── Records to process ──

File: src/rtl/lc3_mem_ctrl.sv
// LC3 data-memory sequencer: arbitrates IF/D, drives MAR/Dataram, REQ-to-ACK 2 cycles direct, 3 indirect.
// Requesters hold REQ until their ACK; `ARB_RR_EN selects round-robin instead of fixed D-over-IF priority.
module lc3_mem_ctrl #(
  parameter int ADDR_W = 16,
  parameter int DATA_W = 16
) (
  input  logic              CLK,
  input  logic              RESET,
  input  logic              IF_REQ,
  input  logic [ADDR_W-1:0] IF_ADDR,
  output logic              IF_ACK,
  input  logic              D_REQ,
  input  logic              D_WE,
  input  logic              D_IND,
  input  logic [ADDR_W-1:0] D_ADDR,
  input  logic [DATA_W-1:0] D_WDATA,
  output logic              D_ACK,
  output logic [DATA_W-1:0] RDATA,
  output logic              BUSY,
  output logic              MAR_LE,
  output logic              MAR_CONTROL,
  output logic [ADDR_W-1:0] Y,
  output logic              RAM_WE,
  output logic [DATA_W-1:0] RAM_WDATA,
  input  logic [DATA_W-1:0] RAM_RDATA
);

  typedef enum logic [1:0] {
    IDLE   = 2'd0,
    ACCESS = 2'd1,
    IND    = 2'd2,
    DONE   = 2'd3
  } state_t;

  typedef struct packed {
    logic              is_d;
    logic              we;
    logic              ind;
    logic [ADDR_W-1:0] addr;
    logic [DATA_W-1:0] wdata;
  } req_t;

  state_t            state;
  req_t              lat;
  req_t              nxt_req;
  logic              any_req;
  logic              grant_d;
  logic [DATA_W-1:0] rdata_q;

  assign any_req = D_REQ | IF_REQ;

`ifdef ARB_RR_EN
  // last_grant_d = 0 means IF was granted last; on a collision the other side wins.
  logic last_grant_d;

  assign grant_d = D_REQ && (!IF_REQ || !last_grant_d);

  always_ff @(posedge CLK or posedge RESET) begin
    if (RESET) begin
      last_grant_d <= 1'b0;
    end else if (state == IDLE && any_req) begin
      last_grant_d <= grant_d;
    end
  end
`else
  assign grant_d = D_REQ;
`endif

  // IF is always a direct read, so its type fields are forced to zero.
  always_comb begin
    nxt_req       = '0;
    nxt_req.is_d  = grant_d;
    nxt_req.we    = grant_d & D_WE;
    nxt_req.ind   = grant_d & D_IND;
    nxt_req.addr  = grant_d ? D_ADDR : IF_ADDR;
    nxt_req.wdata = grant_d ? D_WDATA : '0;
  end

  always_ff @(posedge CLK or posedge RESET) begin
    if (RESET) begin
      state   <= IDLE;
      lat     <= '0;
      rdata_q <= '0;
    end else begin
      case (state)
        IDLE: begin
          if (any_req) begin
            lat   <= nxt_req;
            state <= nxt_req.ind ? IND : ACCESS;
          end
        end
        IND: state <= ACCESS;
        ACCESS: begin
          if (!lat.we) begin
            rdata_q <= RAM_RDATA;
          end
          state <= DONE;
        end
        DONE:    state <= IDLE;
        default: state <= IDLE;
      endcase
    end
  end

  // Strobes decode from state so an asynchronous reset drops them without a clock edge.
  assign BUSY        = (state != IDLE);
  assign MAR_LE      = (state == IDLE && any_req) || (state == IND && lat.ind);
  assign MAR_CONTROL = (state == IND) && lat.ind;
  assign Y           = (state == IDLE) ? nxt_req.addr : lat.addr;
  assign RAM_WE      = (state == ACCESS) && lat.we;
  assign RAM_WDATA   = lat.wdata;
  assign D_ACK       = (state == DONE) && lat.is_d;
  assign IF_ACK      = (state == DONE) && !lat.is_d;
  assign RDATA       = rdata_q;

endmodule

File: config.mk
export PLATFORM = sky130hd
export DESIGN_NAME = lc3_mem_ctrl
export DESIGN_NICKNAME = d
export VERILOG_FILES = /design/src/rtl/lc3_mem_ctrl.sv
export SDC_FILE = /design/constraint.sdc
export NUM_CORES = 1
export LEC_CHECK = 0
export CORE_MARGIN = 2
export CORE_UTILIZATION = 45
export DETAILED_ROUTE_END_ITERATION = 12
export GPL_ROUTABILITY_DRIVEN = 0
export HOLD_SLACK_MARGIN = 0.02
export PLACE_DENSITY = 0.95
export SLEW_MARGIN = 20
export SYNTH_ARGS = -nofsm -noshare
export SYNTH_HDL_FRONTEND = slang
export SYNTH_SLANG_ARGS = --single-unit
File: constraint.sdc
create_clock -name CLK -period 3.1 [get_ports CLK]
set_input_delay 0.62 -clock CLK [delete_from_list [all_inputs] [get_ports CLK]]
set_output_delay 0.62 -clock CLK [all_outputs]
set_load 0.02 [all_outputs]
==> results of run 1 <==
[kinds of logic (layout without fill, tap and decap cells)]
| kind of cell | count (synthesis) | in the layout | share of synthesized area [%] |
|---|---|---|---|
| buffers and inverters | 64 | 170 | 13.4 |
| AND/OR/NAND/NOR | 41 | 41 | 7.72 |
| adder cells (fa/ha/maj) | 6 | 6 | 2.72 |
| multiplexers | 53 | 53 | 21.4 |
| AO/OA/AOI/OAI | 34 | 34 | 6.67 |
| flip-flops | 53 | 53 | 48.1 |
[timing repair]
item	4_1_cts	5_1_grt
endpoints found under the setup margin	0	11
resized for setup	0	1
hold endpoints to repair	0	0
[per-layer routing]
layer  vias to the layer above  part of all wire, %  track usage [%]
met3                        11                  5.8             3.59
met5                         -                    0                0
li1                       1024                    -                -
met2                        80                   53             35.0
met4                         0                  1.4             6.33
met1                      1032                   39             23.8
[report_power, final]
| part | switching, mW | leakage (nW) | total (mW) | internal, mW |
|---|---|---|---|---|
| registers | 0.188 | 0.638 | 1.22 | 1.03 |
| logic | 1.17 | 1.07 | 2.38 | 1.21 |
| clock network | 0.220 | 0.0540 | 0.456 | 0.235 |
| total | 1.57 | 1.77 | 4.05 | 2.48 |
[critical path: cells and delay by family (launching register included)]
kind | cells | cell delay [ns]
buffers and inverters | 3 | 0.91
flip-flops | 1 | 0.44
multiplexers | 1 | 0.35
adder cells (fa/ha/maj) | 1 | 0.30
[metrics by stage]
step                      instances  total power, mW  utilization (%)  area [um2]  setup slack [ns]
after global placement          425             3.52             66.1        3910             0.372
after detailed placement        425             3.61             66.1        3910             0.353
final                           432             4.05             68.0        4030             0.180
after CTS                       432             4.07             67.8        4020            0.0329
after floorplan                 251             2.71                -        2760              1.04
after global routing            432             4.32             68.0        4030            0.0790
[synthesized netlist by cell type (2+ instances only)]
master / count / area (um2)
mux2_4: 6 / 90.1
buf_8: 2 / 30.0
mux2i_1: 24 / 240
nor2_1: 13 / 48.8
ha_1: 6 / 75.1
a21oi_1: 12 / 60.1
dfrtp_1: 53 / 1330
buf_4: 16 / 120
and2_1: 3 / 18.8
inv_1: 33 / 124
nand3_1: 17 / 85.1
buf_6: 5 / 56.3
o21ai_0: 18 / 90.1
mux2_2: 23 / 259
nor2b_1: 3 / 18.8
buf_2: 7 / 35.0
[state kept, by name (all words and copies together) (netlist names)]
signal and count:
RAM_WDATA 16, RDATA 16, lat 19, state 2
[layout make-up]
class | instances | area share, %
Clock buffer | 5 | 1.71
Clock inverter | 2 | 0.870
Inverter | 33 | 3.08
Multi-Input combinational cell | 134 | 26.7
Sequential cell | 53 | 32.9
Tap cell | 75 | 2.33
Timing Repair Buffer | 130 | 32.4
[path summary, 6_finish.rpt]
path                                       from                        end  slack, ns  cells after the start
max                        state[0]$_DFFE_PP0P_                      Y[13]       0.18                      5
min                         lat[32]$_DFFE_PP0P_        lat[32]$_DFFE_PP0P_       0.51                      1
max reg2reg                state[0]$_DFFE_PP0P_        lat[30]$_DFFE_PP0P_       1.14                      5
min reg2reg                 lat[32]$_DFFE_PP0P_        lat[32]$_DFFE_PP0P_       0.51                      1
max in group asynchronous                 RESET  RAM_WDATA[15]$_DFFE_PP0P_       1.84                      3
min in group asynchronous                 RESET       RDATA[5]$_DFFE_PP0P_       0.82                      3
==> impl_metrics.toml, run 1 <==
[outcome]
status = "finished clean"

[job]
drv_cap = 0

[clock_network]
clock_latency_ns = 0.30
htree_levels = 2
clockBufferDepth = 2
cts_tree = "done"
cts_sinks = 53
cts_setup_buffers = 0
ctsRootBufferMaster = "clkbuf_8"
numCtsBuffers = 5
clk_pin_slew_ns = 0.09
cts_hold_buf = 0

[placement]
hpwl_mm = 5.09
port-buffer-count = 123

[layout]
antennaDiodeCount = 0
syn2layout_area_growth_pct = 46.0
final_common_cell = "clkdlybuf4s50_1"
layout-drive-gt1-share_pct = 12.9
nNetsFinal = 433
seq_area_um2 = 1330
nFillCells = 441
multi_input_area_um2 = 1070
final_cell_mix = "clkdlybuf4s50_1, dfrtp_1, inv_1, mux2i_1, mux2_2"

[setup_path]
slowest_stage = "clkdlybuf4s50_1"
start_kind = "register"
worstPathMaxFanout = 28
cpPeakStageDelay_ns = 0.54
cp.required_ns = 2.48
crit_path_end_kind = "primary output"
crit_chain = "inv_1, ha_4, buf_12, mux2_2, clkdlybuf4s50_1"
worstSetupPathType = "register to primary output"
arrival_ns = 2.30

[logic_synthesis]
synth_seq_cells = 53
synth_ff_type = "dfrtp_1"
yosysWarnings = 0
synth_cell_types = 26
synth_area_per_cell_um2 = 11.0
synth_fp_nets = 327
synth_edf_count = 0
synth.cell_area_um2 = 2760
synth_cells = 251
async_flop_share_pct = 100
yosysSeqAreaShare_pct = 48.1

[pwr]
p_per_area_nw_per_um2 = 1010
p_leak_nw = 1.77
peakVddDrop_mv = 0.502

[global_route]
grt_max_degree = 54
antenna_found_initial = 0
grt_util_all_layers_pct = 19.6
grt_remaining_overflow = 0
grt_pass1_wl_mm = 10.0
grt_pass1_vias = 2103

[sta]
setup_tns_ns = 0
worstMarginPinSlew_ns = 0.667
maxSlewHeadroom_pct = 55.5
rsz0062_at_grt = "no"
setup_viol = 0
finalMaxSlewViolations = 0
max_freq_mhz = 342
hold_viol_final = 0
holdWs_ns = 0.507
min_period_ns = 2.92
finalCritPeriodShare_pct = 94.2
fin_worst_skew_ns = 0.00597

[floorplan]
num_rows = 28
dieArea_um2 = 6770
initial_core_util_pct = 46.6
boundaryPins = 124
fp.dieH_um = 82.3
die_w_um = 82.3
fp.coreArea_um2 = 5920

[routing]
drc = 0
dr.first_iter.drc_count = 70
wire_per_inst_um = 15.5
ant_nets = 0
firstDrtPassIters = 4
vias_per_cell = 4.97
routed_wl_mm = 6.72
via_count = 2147

[min_path]
min_path_type = "register to register"
No activity file was read; power rests on OpenSTA's default activity.
==> run 2, diff against run 1 <==
- CORE_MARGIN: 2 -> unset
==> run 2 against run 1 <==
Sequential share of layout area rose by 0.12 points. Clock skew fell by 0.00050 ns. Final area fell by 0.37%. Largest cell class unchanged. Global-route usage fell by 0.37 points. Power fell by 1.0%. Largest power group unchanged. First-iteration DRC count fell by 14%. Hold slack got worse by 0.016 ns. Utilization fell by 0.25 points.
==> impl_metrics.toml, run 2 (same netlist as run 1, synthesis figures left out) <==
[layout]
seq_area_um2 = 1330
nNetsFinal = 433
fin_cells = 433
syn2layout_area_growth_pct = 45.5
largest_reg_flops = 19
fin_area_um2 = 4010
multi_input_area_um2 = 1060
antennaDiodeCount = 0
nFillCells = 474
final_common_cell = "clkdlybuf4s50_1"
final_cell_mix = "clkdlybuf4s50_1, dfrtp_1, inv_1, mux2i_1, mux2_2"
layout-drive-gt1-share_pct = 12.8
largest-register = "lat"

[floorplan]
num_rows = 28
fp.dieH_um = 80.3
dieArea_um2 = 6440
initial_core_util_pct = 46.6
boundaryPins = 124
die_w_um = 80.3
fp.coreArea_um2 = 5920

[sta]
min_period_ns = 2.87
maxSlewHeadroom_pct = 59.2
hold_viol_final = 0
fin_worst_skew_ns = 0.00547
finalMaxSlewViolations = 0
worstMarginPinSlew_ns = 0.611
finalCritPeriodShare_pct = 92.4
setup_viol = 0
setup_tns_ns = 0
rsz0062_at_grt = "no"
max_freq_mhz = 349

[job]
drv_cap = 0

[setup_path]
arrival_ns = 2.25
cpPeakStageDelay_ns = 0.64
worstPathMaxFanout = 19
start_kind = "input pin"
cp.required_ns = 2.48
slowest_stage = "clkdlybuf4s50_1"
worstSetupPathType = "input pin to primary output"
crit_path_end_kind = "primary output"
crit_chain = "buf_2, buf_4, mux2i_1, a21oi_1, clkdlybuf4s50_1"

[routing]
routed_wl_mm = 6.07
wire_per_inst_um = 14.0
dr.first_iter.drc_count = 60
via_count = 2119
drc = 0
ant_nets = 0
vias_per_cell = 4.89
firstDrtPassIters = 4

[clock_network]
clockBufferDepth = 2
clock_latency_ns = 0.30
numCtsBuffers = 5
cts_setup_buffers = 0
htree_levels = 2
clk_pin_slew_ns = 0.09
cts_hold_buf = 0
cts_sinks = 53
cts_resized = 0
ctsRootBufferMaster = "clkbuf_8"
cts_tree = "done"

[outcome]
status = "finished clean"

[global_route]
grt_use_met3_pct = 4.09
grt_remaining_overflow = 0
grt_max_degree = 37
grt_util_all_layers_pct = 19.2
use_met1_pct = 24.7
antenna_found_initial = 0
grt_pass1_vias = 2025
grt_pass1_wl_mm = 9.49
grt_util_met2_pct = 33.2
top_usage_layer = "met2"

[placement]
hpwl_mm = 4.62
place_area_um2 = 3900
place_inst = 425
port-buffer-count = 123

[pwr]
p_per_area_nw_per_um2 = 1000
peakVddDrop_mv = 0.526
p_leak_nw = 1.76

[min_path]
min_path_type = "register to register"
==> run 2: final cells by class <==
cell class,instances,share of cell area (%)
tap,75,2.34
clock buffer,6,1.81
inverter,33,3.09
sequential,53,33.1
clock inverter,2,0.967
multi-input combinational,134,26.5
timing repair buffer,130,32.2
==> run 2: path summary, 6_finish.rpt <==
| check | start | end | slack [ns] | depth (start not counted) |
|---|---|---|---|---|
| max reg2reg | state[0]$_DFFE_PP0P_ | lat[29]$_DFFE_PP0P_ | 1.10 | 6 |
| max | D_REQ | Y[0] | 0.23 | 5 |
| min | lat[32]$_DFFE_PP0P_ | lat[32]$_DFFE_PP0P_ | 0.49 | 1 |
| max in group asynchronous | RESET | RDATA[6]$_DFFE_PP0P_ | 1.64 | 3 |
| min in group asynchronous | RESET | RDATA[15]$_DFFE_PP0P_ | 0.71 | 2 |
| min reg2reg | lat[32]$_DFFE_PP0P_ | lat[32]$_DFFE_PP0P_ | 0.49 | 1 |
==> run 2: worst max-delay path, delay by kind of cell <==
family / cells / cell delay, ns
buffers and inverters: 3 / 1.30
multiplexers: 1 / 0.13
AO/OA/AOI/OAI: 1 / 0.18
==> run 2: power by group <==
part           leakage [nW]  total, mW  internal, mW  switching [mW]
Sequential            0.638       1.21          1.03           0.183
Clock                0.0554      0.462         0.243           0.219
Combinational          1.07       2.34          1.20            1.14
Total                  1.76       4.01          2.47            1.54
==> run 2: per-stage QoR <==
stage / hold WS (ns) / util, % / power [mW] / worst slack (ns)
2_1_floorplan: 0.456 / - / 2.71 / 1.04
3_3_place_gp: 0.468 / 65.8 / 3.51 / 0.283
3_5_place_dp: 0.472 / 65.8 / 3.59 / 0.215
4_1_cts: 0.493 / 67.7 / 4.06 / 0.219
5_1_grt: 0.514 / 67.7 / 4.28 / 0.129
6_report: 0.491 / 67.7 / 4.01 / 0.235
==> run 2: per-layer routing <==
metal / vias to the layer above / share of wire (%)
met2: 77 / 51
met5: - / 0
li1: 1025 / -
met4: 0 / 0.51
met1: 1013 / 43
met3: 4 / 6.2
==> RTL change 1, RTL diff (settings of run 1) <==
Add a define of `ARB_RR_EN`.
--- a/src/rtl/lc3_mem_ctrl.sv
+++ b/src/rtl/lc3_mem_ctrl.sv
@@ -1,4 +1,6 @@
 // LC3 data-memory sequencer: arbitrates IF/D, drives MAR/Dataram, REQ-to-ACK 2 cycles direct, 3 indirect.
 // Requesters hold REQ until their ACK; `ARB_RR_EN selects round-robin instead of fixed D-over-IF priority.
+`define ARB_RR_EN
+
 module lc3_mem_ctrl #(
   parameter int ADDR_W = 16,
Function: changed (Yosys sat finds a counterexample within 4 cycles, from zero or initial values and one cycle with RESET high).
==> RTL change 1 against run 1 <==
Power decreased by 5.4%. Setup slack got worse by 0.0079 ns. Cell area decreased by 4.3%. Utilization increased by 2.0 points. Die area decreased by 6.9%. Area after synthesis decreased by 7.3%. Sequential share of layout area increased by 1.5 points. Routed wire length decreased by 2.2%. Sequential cell count unchanged.
==> RTL change 1: results (changes against run 1) <==
finalHoldViolCount: 0  # unchanged
cp_slowest_cell: "clkdlybuf4s50_1"  # unchanged
h-tree-depth: 2  # unchanged
worstPathMaxFanout: 3  # was 28
p_leak_nw: 1.693  # was 1.766 nW
synth_common_cells: "dfrtp_1, a31oi_1, nor2_1"  # was dfrtp_1, inv_1, mux2i_1
grt_usage_pct: 21.37  # was 19.60%
skew_ns: 0.006837  # was 0.005971 ns
drtIter0Drc: 58  # was 70
crit_family: "buffers and inverters"  # unchanged
top_register: "lat"  # unchanged
clk_path_buf_depth: 2  # unchanged
diodes: 0  # unchanged
synth_fp_nets: 317  # was 327
holdCritPathClass: "flop to flop"  # unchanged
crit_path_max_incr_delay_ns: 0.55
largest_reg_flops: 18  # was 19
ir_worst_vdd_mv: 0.4874  # was 0.5017 mV
synth_cell_types: 27  # was 26
routed_wl_mm: 6.569  # was 6.717 mm
portBuffers: 123  # unchanged
ys_seq_area_share_pct: 51.88  # was 48.12%
path_class: "primary input to primary output"  # was flop to primary output
cts_setup_buffers: 0  # unchanged
cts_buffers: 5  # unchanged
ys_top_cells_by_area: "dfrtp_1, a31oi_1, mux2_2"  # was dfrtp_1, mux2_2, mux2i_1
grt_pass1_wl_mm: 10.42  # was 10.03 mm
grt_util_met2_pct: 40.68  # was 35.00%
crit_arrival_ns: 2.31
max_slew.worst_pin.slew_ns: 0.8692  # was 0.6674 ns
synthArstFlopShare_pct: 100.0  # unchanged
place_ws_ns: -0.008253  # was 0.3527 ns
grt_max_degree: 44  # was 54
use_met1_pct: 23.85  # was 23.76%
ys_warn_count: 0  # unchanged
avgSynthCellArea_sq_um: 10.56  # was 10.98 sq um
fin_cells: 425  # was 432
dpl.hpwl_mm: 5.087  # was 5.091 mm
clockRootBuffer: "clkbuf_8"  # unchanged
synth_top_flop_cell: "dfrtp_1"  # unchanged
dpl.cell_count: 417  # was 425
antenna_found_initial: 0  # unchanged
drt_first_pass_iters: 4  # unchanged
status: "complete, no violations"  # unchanged
layout-drive-gt1-share_pct: 11.05  # was 12.89%
clk_pin_slew_ns: 0.10
met3_usage_pct: 4.977  # was 3.587%
fillers: 421  # was 441
clk_latency_ns: 0.30  # about the same
via_count: 2193  # was 2147
==> RTL change 1: metal layers <==
layer | share of wire, % | up-vias | routed length, um
li1 | - | 1052 | -
met1 | 39 | 1024 | 2579
met2 | 52 | 106 | 3416
met3 | 7.2 | 11 | 471
met4 | 1.5 | 0 | 101
met5 | 0 | - | 0
==> RTL change 1: timing repair <==
action / CTS / global route
endpoints found under the setup margin: 10 / 6
cloned: 0 / 0
hold buffers: 0 / 0
gates resized for setup: 10 / 6
==> RTL change 1: kinds of logic after synthesis <==
group                      after synthesis  synth area share [%]
muxes                                   16                 7.048
adders and majority gates                5                 2.447
DFF                                     53                 51.88
and+or+nand+nor                         75                 12.63
buffers and inverters                   34                 9.055
AOI/OAI and AO/OA                       59                 16.94
==> RTL change 1: power breakdown <==
part           internal (mW)  leakage, nW  switching, mW  total (mW)
clock                  0.160       0.0374          0.223       0.382
combinational           1.09         1.02           1.17        2.26
sequential              1.01        0.636          0.180        1.19
total                   2.26         1.69           1.57        3.83
==> RTL change 1: cell type report <==
type	count	share of cell area, %
Multi-Input combinational cell	155	25.93
Clock inverter	2	0.3899
Inverter	4	0.3899
Sequential cell	53	34.44
Tap cell	72	2.339
Clock buffer	6	1.884
Timing Repair Buffer	133	34.63
==> RTL change 1: metrics by stage <==
| step | area (sq um) | util (%) | total power [mW] |
|---|---|---|---|
| after floorplan | 2556 | - | 2.646 |
| after global placement | 3761 | 68.30 | 3.485 |
| after detailed placement | 3761 | 68.30 | 3.567 |
| after CTS | 3836 | 69.67 | 3.878 |
| after global routing | 3851 | 69.94 | 4.084 |
| final | 3851 | 69.94 | 3.834 |
==> RTL change 1: worst paths after layout <==
| path | start | depth (start not counted) | slack [ns] | end |
|---|---|---|---|---|
| setup / recovery | IF_REQ | 5 | 0.17 | MAR_LE |
| hold / removal | RDATA[2] | 1 | 0.51 | RDATA[2] |
| setup reg to reg | state[0] | 6 | 1.25 | state[0] |
| hold reg to reg | RDATA[2] | 1 | 0.51 | RDATA[2] |
| max in group asynchronous | RESET | 3 | 1.64 | RDATA[11] |
| min in group asynchronous | RESET | 2 | 0.81 | RDATA[1] |
==> RTL change 2, RTL diff (config.mk and constraints of run 1) <==
Without the edit above. Re-encode `state_t` (4 states) as one-hot, 4 bits wide.
--- a/src/rtl/lc3_mem_ctrl.sv
+++ b/src/rtl/lc3_mem_ctrl.sv
@@ -26,9 +26,9 @@
 );
 
-  typedef enum logic [1:0] {
-    IDLE   = 2'd0,
-    ACCESS = 2'd1,
-    IND    = 2'd2,
-    DONE   = 2'd3
+  typedef enum logic [3:0] {
+    IDLE   = 4'b0001,
+    ACCESS = 4'b0010,
+    IND    = 4'b0100,
+    DONE   = 4'b1000
   } state_t;
 
Behaviour: same outputs for any inputs over 10 cycles, from zero or initial values and one cycle with RESET high; not proved beyond that.
==> RTL change 2 against run 1 <==
Cell area is 2.3% lower. Power hardly changed. Sequential cell count is 2 higher. Synthesized cell count is 13% lower. Global-route usage is 0.34 points higher. Maximum frequency is 1.4% lower. Register-to-register slack worse by 0.13 ns. Routed wire length is 9.5% lower. Setup slack worse by 0.042 ns. Area after synthesis is 3.7% lower. Sequential share of layout area is 2.1 points higher. Largest power group unchanged.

───

The required output is the stretch of entries above from the line containing "IDLE: begin" through the line containing "assign MAR_CONTROL = (state", reproduced exactly.

        IDLE: begin
          if (any_req) begin
            lat   <= nxt_req;
            state <= nxt_req.ind ? IND : ACCESS;
          end
        end
        IND: state <= ACCESS;
        ACCESS: begin
          if (!lat.we) begin
            rdata_q <= RAM_RDATA;
          end
          state <= DONE;
        end
        DONE:    state <= IDLE;
        default: state <= IDLE;
      endcase
    end
  end

  // Strobes decode from state so an asynchronous reset drops them without a clock edge.
  assign BUSY        = (state != IDLE);
  assign MAR_LE      = (state == IDLE && any_req) || (state == IND && lat.ind);
  assign MAR_CONTROL = (state == IND) && lat.ind;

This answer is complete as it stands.